Our church building is empty … nothing takes place there on this day … the sacraments are not celebrated … the Eucharist is not present … and in our emptiness we wait … as night draws on … and in the darkness and emptiness of night we strike a flame to enkindle hope and faith … for the tomb is also empty … and death is empty … and fear is empty … a light that leaps to a great fire, in candles carried, yes, but in faces more, and hearts even greater … Christ always … the start and finish … all belongs to Him … Christ our light.

… and in the silence that can be so empty, we are filled with Word … Word that reminds, that enlivens, that refreshes … that calls forth the word that has been silent and missing for forty days … and in long phrases and many notes, from the bottom of our hearts, the night and the silence are pierced with an Alleluia …

… and in that response, coming from a people newly made alive, new lives come forward, after long preparation and prayer … after scrutinizes and exorcism … and anointings and presentations … to be touched in their emptiness with water filled with light … to arise newly reborn from fresh and clean water … to be touched with hands and oil and Spirit … a deeper family … a richer family … all of us receive that water to bind us in freedom … in love …

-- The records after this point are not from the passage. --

File: src/rtl/branch_pc_if.sv
// Fetch-PC redirect bus: hazard/branch inputs toward the PC unit, fetch address and status back.
interface branch_pc_if #(
  parameter int WIDTH = 64
);
  logic             stall;
  logic             br_valid;
  logic             br_is_reg;
  logic [WIDTH-1:0] br_pc;
  logic [WIDTH-1:0] br_off_sh;
  logic [WIDTH-1:0] br_reg_tgt;
  logic [WIDTH-1:0] pc;
  logic             pc_valid;
  logic             flush;
  logic             align_fault;

  modport master (
    output stall, br_valid, br_is_reg, br_pc, br_off_sh, br_reg_tgt,
    input  pc, pc_valid, flush, align_fault
  );

  modport slave (
    input  stall, br_valid, br_is_reg, br_pc, br_off_sh, br_reg_tgt,
    output pc, pc_valid, flush, align_fault
  );
endinterface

… and in our hunger and thirst … to body and spirit … we break our fast and make it feast … He is priest, altar and lamb … He is life and spirit … He is bread and wine … we have come to the tomb only to discover a table … that He has become out paschal sacrifice and the bread of our feast is sincerity and truth …

… we return home under the light of the paschal moon, full and beaming … with our lives full and beaming, to return to Galilee, our home, our life, our world, where He promises He will be seen …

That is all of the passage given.